If we want to make an inference from this summary data;
For example, we see that we have a site with 1000 URLs as Unique URL, and the number of crawled unique URLs is 10 in our log analysis.
Accordingly, we can say that it takes 100 days to crawl all pages on the website.
#note: This number is not usually that way, it varies depending on how often bad and worthless pages and important pages are crawled.
In the section analyzed as errors, we can see how many resources we have that spend our crawl budget and have error response codes.
We can use other tabs and bot type filters to refine this data.
In the Event tab, we can see which user agents have made how many requests to which of our pages and their response codes.
On the URL tab, when we select the events in descending order, we can find which pages are most crawled and the least crawled pages.
In this section, you can discover your low-crawled but important pages and create an internal linking strategy from high-crawled pages.
We can analyze the size of the pages by ranking average bytes in the URL tab.
This analysis provides us with information on the efficiency of our crawl budget.
We can analyze information such as which pages are too large in size and maybe preventing the crawling of other pages by spending the most resources during browsing.
If you have old and outdated but crawled pages, you may consider updating and improving these pages or you can take different actions to avoid wasting resources.
Large javascript files will also reduce the efficiency of the crawl budget.
In order to detect them quickly, we can detect files that consume a lot of resources here by filtering Javascript on the URL tab and consider optimizing them.
Filters such as Javascript, HTML, CSS, Image can be used for file types here.
In the response code section, we can see which response codes and how much they give these response codes to requests within the analyzed log file range (for example 1 month).
For example; We can see that a page crawled by googlebot 100 times for 1 month gives a response code of 200, 90 times and a response code of 4xx or 5xx for 10 times.
In the Directories section, we can see our site structure as files in this tool.

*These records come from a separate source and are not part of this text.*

--- src/rtl/scene_ctrl.sv ---
// Frame sequencer for the scene datapath: tracks the per-frame atmospheric-light candidate and drives scene.
// Latency: input accept -> dp_valid 1 cycle; accept -> o_valid/o_sof/o_eof 1+LAT cycles.
// Backpressure: none; scene must take one pixel per cycle. Pixels outside a frame are dropped and flagged.
//
// Ports:
//   i_clk, i_rst                  clock, synchronous active-high reset
//   i_valid/i_sof/i_eof           pixel strobe and frame markers (markers qualified by i_valid)
//   i_r/i_g/i_b, i_on_by_t        pixel and its 1/t value
//   er/eg/eb, on_by_t, dp_valid   registered pixel drive to scene
//   Arlocal/Aglocal/Ablocal       atmospheric light committed by the previous frame
//   o_valid/o_sof/o_eof           markers delayed to line up with scene outputs
//   a_valid, frame_cnt            commit status
//   err_orphan, err_sof           sticky protocol error flags
module scene_ctrl #(
    parameter int             DW        = 8,
    parameter int             LAT       = 3,
    parameter logic [DW-1:0]  A_DEFAULT = '1
) (
    input  logic          i_clk,
    input  logic          i_rst,
    input  logic          i_valid,
    input  logic          i_sof,
    input  logic          i_eof,
    input  logic [DW-1:0] i_r,
    input  logic [DW-1:0] i_g,
    input  logic [DW-1:0] i_b,
    input  logic [DW-1:0] i_on_by_t,
    output logic [DW-1:0] er,
    output logic [DW-1:0] eg,
    output logic [DW-1:0] eb,
    output logic [DW-1:0] on_by_t,
    output logic [DW-1:0] Arlocal,
    output logic [DW-1:0] Aglocal,
    output logic [DW-1:0] Ablocal,
    output logic          dp_valid,
    output logic          o_valid,
    output logic          o_sof,
    output logic          o_eof,
    output logic          a_valid,
    output logic [15:0]   frame_cnt,
    output logic          err_orphan,
    output logic          err_sof
);

    typedef enum logic {S_IDLE = 1'b0, S_ACTIVE = 1'b1} state_t;

    state_t        state, state_nxt;
    logic          accept, commit, orphan, restart, cand_load;
    logic [DW-1:0] dark, best_dark;
    logic [DW-1:0] cand_r, cand_g, cand_b;
    logic [DW-1:0] nx_r, nx_g, nx_b;
    logic [DW-1:0] a_app_r, a_app_g, a_app_b;
    logic          dp_sof, dp_eof;
    logic [2:0]    mk_pipe [LAT];

    // ---------------- FSM: state register ----------------
    always_ff @(posedge i_clk) begin
        if (i_rst) state <= S_IDLE;
        else       state <= state_nxt;
    end

    // ---------------- FSM: next state ----------------
    always_comb begin
        state_nxt = state;
        if (accept) state_nxt = i_eof ? S_IDLE : S_ACTIVE;
    end

    // ---------------- FSM: outputs ----------------
    always_comb begin
        accept  = i_valid & ((state == S_ACTIVE) | i_sof);
        orphan  = i_valid & (state == S_IDLE) & ~i_sof;
        restart = i_valid & (state == S_ACTIVE) & i_sof;
        commit  = accept & i_eof;
    end

    // Dark channel of the incoming pixel
    always_comb begin
        dark = i_r;
        if (i_g < dark) dark = i_g;
        if (i_b < dark) dark = i_b;
    end

    // A sof pixel always seeds the candidate; otherwise strict '>' keeps the first of equal darks.
    // nx_* is the candidate including this pixel, so an eof pixel can win its own commit.
    always_comb begin
        cand_load = accept & (i_sof | (dark > best_dark));
        nx_r = cand_load ? i_r : cand_r;
        nx_g = cand_load ? i_g : cand_g;
        nx_b = cand_load ? i_b : cand_b;
    end

    always_ff @(posedge i_clk) begin
        if (i_rst) begin
            best_dark  <= '0;
            cand_r     <= '0;
            cand_g     <= '0;
            cand_b     <= '0;
            a_app_r    <= A_DEFAULT;
            a_app_g    <= A_DEFAULT;
            a_app_b    <= A_DEFAULT;
            a_valid    <= 1'b0;
            frame_cnt  <= '0;
            err_orphan <= 1'b0;
            err_sof    <= 1'b0;
            dp_valid   <= 1'b0;
            dp_sof     <= 1'b0;
            dp_eof     <= 1'b0;
            er         <= '0;
            eg         <= '0;
            eb         <= '0;
            on_by_t    <= '0;
            Arlocal    <= A_DEFAULT;
            Aglocal    <= A_DEFAULT;
            Ablocal    <= A_DEFAULT;
        end else begin
            if (cand_load) begin
                best_dark <= dark;
                cand_r    <= i_r;
                cand_g    <= i_g;
                cand_b    <= i_b;
            end
            if (commit) begin
                a_app_r   <= nx_r;
                a_app_g   <= nx_g;
                a_app_b   <= nx_b;
                a_valid   <= 1'b1;
                frame_cnt <= frame_cnt + 16'd1;
            end
            if (orphan)  err_orphan <= 1'b1;
            if (restart) err_sof    <= 1'b1;

            dp_valid <= accept;
            dp_sof   <= accept & i_sof;
            dp_eof   <= accept & i_eof;
            // Data holds when idle; A is the pre-edge value so the eof pixel still sees the old light.
            if (accept) begin
                er      <= i_r;
                eg      <= i_g;
                eb      <= i_b;
                on_by_t <= i_on_by_t;
                Arlocal <= a_app_r;
                Aglocal <= a_app_g;
                Ablocal <= a_app_b;
            end
        end
    end

    // Marker delay line matching the scene datapath latency
    always_ff @(posedge i_clk) begin
        if (i_rst) begin
            for (int i = 0; i < LAT; i++) mk_pipe[i] <= '0;
        end else begin
            mk_pipe[0] <= {dp_valid, dp_sof, dp_eof};
            for (int i = 1; i < LAT; i++) mk_pipe[i] <= mk_pipe[i-1];
        end
    end

    assign {o_valid, o_sof, o_eof} = mk_pipe[LAT-1];

endmodule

In this way, we can see which categories and subfiles are crawled more and which ones are crawled less.
The analysis here guides us for internal links in order to achieve category balance.
Thus, we can improve our site structure.
How to Use Google Search Console Crawl Stats for Log Analysis?
We can also use Google Search Console crawl stats reports for log analysis.
On Search Console, we can see which response code the pages give to bots in percentage distributions.
We can also see the request percentages according to the file types on the pages.
For example, HTML requests are 56%, Image requests are 4%.
We can also analyze which pages by expanding this analysis.
Thus, we get information about our pages with 4xx response code.
We can see the pages that were crawled for the first time and previously crawled and which user-agent visited the site more.
In summary, we can improve our SEO performance with log analysis.
You can also get ahead of your competitors by using Log Analysis to improve your technical SEO performance.